While we concur with the Alabama court in its conclusion as to the proper inquiry to be submitted to the jury, we submit, with all due deference to that court, that the judges in McNaghten’s Case, by the specific questions, that were propounded to them by the House of Lords, were not called upon to decide whether or not one who is afflicted with an insane delusion in respect to one or more particular persons or subjects would be responsible for a crime alleged to have been committed by him which was the product of an irresistible impulse, growing-out of the insane delusion. This question might properly have been submitted to the judges for their decision, because the facts in McNaghten’s Case were typical of the disease of paranoia that had progressed to its secondary stage of suspicion and persecution. But these facts were not brought by the House of Lords before the judges. On the contrary, only certain specific questions of law were propounded to the judges, and the separate opinion of Mr. Justice Maulé, as well as the opinion of Chief Justice Tindal, show that they undertook to answer only the questions propounded to them. Justice Maulé, speaking for himself, said: “I feel great difficulty in answering the questions put by your lordships on this occasion: First, because they do not appear to arise out of, and are not put with reference to, a particular case, or for a particular purpose, which might explain or limit the generality of their terms, so that full answers to them ought to be applicable to every possible state of facts, not inconsistent with those assumed in the question.”
Lord Chief Justice Tindal, speaking for the other judges, said: “My Lords, her Majesty’s judges, in answering the questions proposed to them by your Lordships’ House, think it right, in the first place, to state that they have forborne entering into any particular discussion upon these questions from the extreme and almost insuperable difficulty of applying those answers to cases in which the facts are not-brought judicially before them; The facts of each particular case must of necessity present themselves with endless variety, and with every shade of difference in each ease. * * * They have, therefore, confined their answers to the statement of that which they hold to be the law upon the abstract questions proposed by your Lordships. ’ ’
A most critical examination of McNaghten’s Case will disclose the fact that the judges, in their answers to questions propounded by the House of Lords, nowhere “ignore the possibility of crime being committed under duress of an insane delusion operating upon a human mind the integrity of which is destroyed or impaired by disease.” Nor does it follow from any of these answers that “the only possible instance of excusable homicide in cases of delusional insanity would be where the delusion, if real, would have been such as to create in the mind of a reasonable man a just apprehension of eminent peril to life or limb, ’ ’ etc.
It appears, therefore, that the Alabama court wholly misapprehended the effect of the rules announced by the judges in their answers to the questions propounded to them by the House of Lords in McNaghten’s Case.
Sir Fitz james Stephen, who was himself an eminent judge, and one of the most able and brilliant law writers, in' his great work on the History of the Criminal Law of England, in commenting upon the answers of the judges in McNaghten’s Cage, among other things, says: “Two things, however, must be noticed with respect to them.

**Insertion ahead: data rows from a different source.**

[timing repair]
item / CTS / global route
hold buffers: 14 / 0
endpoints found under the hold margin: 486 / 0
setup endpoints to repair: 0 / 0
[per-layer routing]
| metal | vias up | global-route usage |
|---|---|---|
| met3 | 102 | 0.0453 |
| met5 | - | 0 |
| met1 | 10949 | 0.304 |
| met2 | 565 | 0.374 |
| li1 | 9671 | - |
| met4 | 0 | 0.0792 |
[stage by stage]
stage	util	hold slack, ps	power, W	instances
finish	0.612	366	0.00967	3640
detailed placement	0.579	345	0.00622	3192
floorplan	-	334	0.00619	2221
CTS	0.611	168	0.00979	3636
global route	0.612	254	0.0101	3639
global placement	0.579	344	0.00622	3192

In the first place, they do not form a judgment upon definite facts proved by evidence. They are mere answers to questions which the judges were probably under no obligation to answer, and to which the House of Lords had probably no right to require an answer, as they' did not arise out of any matter judicially before the House. In the second place, the questions are so general in their terms, and the answers follow the words of the questions so closely, that they leave untouched every state of facts which, though included under the general words of the questions, can nevertheless be distinguished from them by circumstances which the House of Lords did not take into account in framing the questions. ’ ’

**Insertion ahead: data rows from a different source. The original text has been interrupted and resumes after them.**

`src/hdl/wtm32_consts.svh`:
```
`ifndef WTM32_CONSTS_SVH
`define WTM32_CONSTS_SVH

// operand and product widths
`define WTM_OP_W 32
`define WTM_PROD_W 64

// one partial-product row per multiplier bit
`define WTM_ROWS 32

// carry-save levels, 32 rows down to 2
`define WTM_LEVELS 8

// result slots granted by the consumer
`define WTM_CREDITS 4

// accept to result in cycles
`define WTM_LATENCY 11

`endif

```
`src/hdl/wtm32_pkg.sv`:
```
`default_nettype none

`include "wtm32_consts.svh"

package wtm32_pkg;

  // one partial-product or carry-save row
  typedef logic [`WTM_PROD_W-1:0] row_t;

  // a 64-bit word, whole or split into its two 32-bit halves
  typedef union packed {
    logic [`WTM_PROD_W-1:0] word;
    struct packed {
      logic [`WTM_OP_W-1:0] hi;
      logic [`WTM_OP_W-1:0] lo;
    } halves;
  } product_t;

endpackage

`default_nettype wire

```
`src/hdl/pp_gen.sv`:
```
`timescale 1ns/10ps
`default_nettype none

`include "wtm32_consts.svh"

module pp_gen (
  input  wire logic                                clk,
  input  wire logic                                arst_n,
  input  wire logic                                valid,
  input  wire logic [`WTM_OP_W-1:0]                a,
  input  wire logic [`WTM_OP_W-1:0]                b,
  output logic                                     pp_valid,
  output wtm32_pkg::row_t [`WTM_ROWS-1:0]          rows
);

  wtm32_pkg::row_t [`WTM_ROWS-1:0] pp;

  // row i is b masked by a[i], placed at weight 2^i
  always_comb begin
    for (int i = 0; i < `WTM_ROWS; i++) begin
      pp[i] = {{(`WTM_PROD_W-`WTM_OP_W){1'b0}}, b & {`WTM_OP_W{a[i]}}} << i;
    end
  end

  always_ff @(posedge clk or negedge arst_n) begin
    if (!arst_n) begin
      pp_valid <= 1'b0;
    end else begin
      pp_valid <= valid;
    end
  end

  always_ff @(posedge clk) begin
    rows <= pp;
  end

endmodule

`default_nettype wire

```
`src/hdl/csa_level.sv`:
```
`timescale 1ns/10ps
`default_nettype none

module csa_level #(
  parameter  int rows_in  = 3,
  localparam int rows_out = 2 * (rows_in / 3) + (rows_in % 3)
) (
  input  wire logic                              clk,
  input  wire logic                              arst_n,
  input  wire logic                              in_valid,
  input  wire wtm32_pkg::row_t [rows_in-1:0]     in_rows,
  output logic                                   out_valid,
  output wtm32_pkg::row_t [rows_out-1:0]         out_rows
);

  localparam int groups = rows_in / 3;
  localparam int rem    = rows_in % 3;

  wtm32_pkg::row_t [rows_out-1:0] nxt_rows;

  // 3:2 compression per group of three rows
  for (genvar g = 0; g < groups; g++) begin : g_group
    wtm32_pkg::row_t x;
    wtm32_pkg::row_t y;
    wtm32_pkg::row_t z;

    assign x = in_rows[3*g];
    assign y = in_rows[3*g+1];
    assign z = in_rows[3*g+2];

    assign nxt_rows[2*g]   = x ^ y ^ z;
    // majority moves up one weight
    assign nxt_rows[2*g+1] = ((x & y) | (x & z) | (y & z)) << 1;
  end

  // leftover rows ride along to the next level
  for (genvar r = 0; r < rem; r++) begin : g_pass
    assign nxt_rows[2*groups+r] = in_rows[3*groups+r];
  end

  always_ff @(posedge clk or negedge arst_n) begin
    if (!arst_n) begin
      out_valid <= 1'b0;
    end else begin
      out_valid <= in_valid;
    end
  end

  always_ff @(posedge clk) begin
    out_rows <= nxt_rows;
  end

endmodule

`default_nettype wire

```
`src/hdl/wallace_tree.sv`:
```
`timescale 1ns/10ps
`default_nettype none

`include "wtm32_consts.svh"

module wallace_tree (
  input  wire logic                               clk,
  input  wire logic                               arst_n,
  input  wire logic                               in_valid,
  input  wire wtm32_pkg::row_t [`WTM_ROWS-1:0]    rows,
  output logic                                    sum_valid,
  output wtm32_pkg::row_t                         sum_row,
  output wtm32_pkg::row_t                         carry_row
);

  // valid bit per level boundary
  logic [`WTM_LEVELS:0] lvl_valid;

  wtm32_pkg::row_t [21:0] l1_rows;
  wtm32_pkg::row_t [14:0] l2_rows;
  wtm32_pkg::row_t [9:0]  l3_rows;
  wtm32_pkg::row_t [6:0]  l4_rows;
  wtm32_pkg::row_t [4:0]  l5_rows;
  wtm32_pkg::row_t [3:0]  l6_rows;
  wtm32_pkg::row_t [2:0]  l7_rows;
  wtm32_pkg::row_t [1:0]  l8_rows;

  assign lvl_valid[0] = in_valid;

  csa_level #(.rows_in(32)) u_lvl1 (
    .clk(clk), .arst_n(arst_n), .in_valid(lvl_valid[0]), .in_rows(rows),
    .out_valid(lvl_valid[1]), .out_rows(l1_rows));

  csa_level #(.rows_in(22)) u_lvl2 (
    .clk(clk), .arst_n(arst_n), .in_valid(lvl_valid[1]), .in_rows(l1_rows),
    .out_valid(lvl_valid[2]), .out_rows(l2_rows));

  csa_level #(.rows_in(15)) u_lvl3 (
    .clk(clk), .arst_n(arst_n), .in_valid(lvl_valid[2]), .in_rows(l2_rows),
    .out_valid(lvl_valid[3]), .out_rows(l3_rows));

  csa_level #(.rows_in(10)) u_lvl4 (
    .clk(clk), .arst_n(arst_n), .in_valid(lvl_valid[3]), .in_rows(l3_rows),
    .out_valid(lvl_valid[4]), .out_rows(l4_rows));

  csa_level #(.rows_in(7)) u_lvl5 (
    .clk(clk), .arst_n(arst_n), .in_valid(lvl_valid[4]), .in_rows(l4_rows),
    .out_valid(lvl_valid[5]), .out_rows(l5_rows));

  csa_level #(.rows_in(5)) u_lvl6 (
    .clk(clk), .arst_n(arst_n), .in_valid(lvl_valid[5]), .in_rows(l5_rows),
    .out_valid(lvl_valid[6]), .out_rows(l6_rows));

  csa_level #(.rows_in(4)) u_lvl7 (
    .clk(clk), .arst_n(arst_n), .in_valid(lvl_valid[6]), .in_rows(l6_rows),
    .out_valid(lvl_valid[7]), .out_rows(l7_rows));

  csa_level #(.rows_in(3)) u_lvl8 (
    .clk(clk), .arst_n(arst_n), .in_valid(lvl_valid[7]), .in_rows(l7_rows),
    .out_valid(lvl_valid[8]), .out_rows(l8_rows));

  // last level leaves sum in row 0, shifted carry in row 1
  assign sum_valid = lvl_valid[`WTM_LEVELS];
  assign sum_row   = l8_rows[0];
  assign carry_row = l8_rows[1];

endmodule

`default_nettype wire

```
`src/hdl/final_adder.sv`:
```
`timescale 1ns/10ps
`default_nettype none

`include "wtm32_consts.svh"

module final_adder (
  input  wire logic                 clk,
  input  wire logic                 arst_n,
  input  wire logic                 in_valid,
  input  wire wtm32_pkg::row_t      sum_row,
  input  wire wtm32_pkg::row_t      carry_row,
  output logic                      out_valid,
  output wtm32_pkg::product_t       product
);

  wtm32_pkg::product_t sum_w;
  wtm32_pkg::product_t carry_w;

  logic [`WTM_OP_W:0]   lo_full;
  logic                 mid_valid;
  logic [`WTM_OP_W-1:0] lo_sum_q;
  logic                 lo_carry_q;
  logic [`WTM_OP_W-1:0] sum_hi_q;
  logic [`WTM_OP_W-1:0] carry_hi_q;

  assign sum_w.word   = sum_row;
  assign carry_w.word = carry_row;

  // low half, carry out in the top bit
  assign lo_full = {1'b0, sum_w.halves.lo} + {1'b0, carry_w.halves.lo};

  always_ff @(posedge clk or negedge arst_n) begin
    if (!arst_n) begin
      mid_valid <= 1'b0;
      out_valid <= 1'b0;
    end else begin
      mid_valid <= in_valid;
      out_valid <= mid_valid;
    end
  end

  // stage 1: low sum and carry, high halves held for the next cycle
  always_ff @(posedge clk) begin
    lo_sum_q   <= lo_full[`WTM_OP_W-1:0];
    lo_carry_q <= lo_full[`WTM_OP_W];
    sum_hi_q   <= sum_w.halves.hi;
    carry_hi_q <= carry_w.halves.hi;
  end

  // stage 2: high half plus carry; overflow past bit 63 is dropped
  always_ff @(posedge clk) begin
    product.halves.hi <= sum_hi_q + carry_hi_q + {{(`WTM_OP_W-1){1'b0}}, lo_carry_q};
    product.halves.lo <= lo_sum_q;
  end

endmodule

`default_nettype wire

```
`src/hdl/credit_ctrl.sv`:
```
`timescale 1ns/10ps
`default_nettype none

`include "wtm32_consts.svh"

module credit_ctrl (
  input  wire logic clk,
  input  wire logic arst_n,
  input  wire logic in_valid,
  input  wire logic credit_ret,
  output logic      in_ready,
  output logic      accept
);

  localparam int cnt_w = $clog2(`WTM_CREDITS + 1);

  logic [cnt_w-1:0] credits;

  assign in_ready = (credits != '0);
  assign accept   = in_valid & in_ready;

  // take one on accept, give one back per return pulse
  always_ff @(posedge clk or negedge arst_n) begin
    if (!arst_n) begin
      credits <= cnt_w'(`WTM_CREDITS);
    end else begin
      case ({accept, credit_ret})
        2'b10:   credits <= credits - 1'b1;
        2'b01:   credits <= credits + 1'b1;
        default: credits <= credits;
      endcase
    end
  end

endmodule

`default_nettype wire

```
`src/hdl/wtm32.sv`:
```
`timescale 1ns/10ps
`default_nettype none

`include "wtm32_consts.svh"

module wtm32 (
  input  wire logic                   clk,
  input  wire logic                   arst_n,

  input  wire logic                   in_valid,
  input  wire logic [`WTM_OP_W-1:0]   in_a,
  input  wire logic [`WTM_OP_W-1:0]   in_b,
  output logic                        in_ready,

  output logic                        out_valid,
  output logic [`WTM_PROD_W-1:0]      out_product,
  input  wire logic                   credit_ret
);

  logic                            accept;
  logic                            pp_valid;
  wtm32_pkg::row_t [`WTM_ROWS-1:0] pp_rows;
  logic                            sum_valid;
  wtm32_pkg::row_t                 sum_row;
  wtm32_pkg::row_t                 carry_row;
  wtm32_pkg::product_t             product;

  credit_ctrl u_credit_ctrl (
    .clk        (clk),
    .arst_n     (arst_n),
    .in_valid   (in_valid),
    .credit_ret (credit_ret),
    .in_ready   (in_ready),
    .accept     (accept)
  );

  // accept doubles as the valid bit entering the pipeline
  pp_gen u_pp_gen (
    .clk      (clk),
    .arst_n   (arst_n),
    .valid    (accept),
    .a        (in_a),
    .b        (in_b),
    .pp_valid (pp_valid),
    .rows     (pp_rows)
  );

  wallace_tree u_wallace_tree (
    .clk       (clk),
    .arst_n    (arst_n),
    .in_valid  (pp_valid),
    .rows      (pp_rows),
    .sum_valid (sum_valid),
    .sum_row   (sum_row),
    .carry_row (carry_row)
  );

  final_adder u_final_adder (
    .clk       (clk),
    .arst_n    (arst_n),
    .in_valid  (sum_valid),
    .sum_row   (sum_row),
    .carry_row (carry_row),
    .out_valid (out_valid),
    .product   (product)
  );

  assign out_product = product.word;

endmodule

`default_nettype wire

```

“The difficulty which these questions and answers suggest and leave untouched is this: How would it be if medical witnesses were to say (as Doctor G-riesinger says, and as the witnesses in McNaghten’s Case said in substance) that a delusion of the kind suggested never, or hardly ever, stands alone, but is in all cases the result of a disease of the brain, which interferes more or less with every function of the mind, which falsifies all the emotions, alters in an unaccountable way the natural weight of motives of conduct, weakens the will, and sometimes, without giving the patient false impressions of external facts, so enfeebles every part of his mind, that he sees, and feels, and acts with regard to real things as a sane man does with regard to what he supposed himself to see in a dream.” History of the Criminal Law of England, Stephen, vol. 2, pp. 154,157.
It will thus be seen that in the opinion of Sir Eitzjames Stephen the answers of the judges in McNaghten’s Case left untouched the question of irresistible impulse. That the judges did not intend by their answers to exclude the doctrine of “irresistible impulse” as a defense, is further shown by the fact that Lord Denman was one of the judges who helped to formulate the rules of McNaghten’s Case. As Lord Chief Justice of the court of Queen’s Bench in the case of Reg. v. Oxford, 9 Car. & P. 525, he had charged the jury in part that: “If some controlling disease was in truth the acting power within him, which he could not resist, then he will not be responsible. ’ ’ Having such views, if he had thought the rules in McNaghten’s Case conflicted with same, he would doubtless have so expressed himself in a separate opinion. Yet, in the opinion of the Alabama court these answers excluded the doctrine of irresistible impulse, for, says that court, “One of the rules in McNaghten’s Case ignores the possibility of crime being committed under the duress of insane delusion. ’ ’ The judges did not ignore the doctrine of irresistible impulse, but simply did not decide that question because they were not asked to decide it. Therefore, we reach the conclusion that this criticism by the Alabama court of the rules in McNaghten’s Case is wholly without merit.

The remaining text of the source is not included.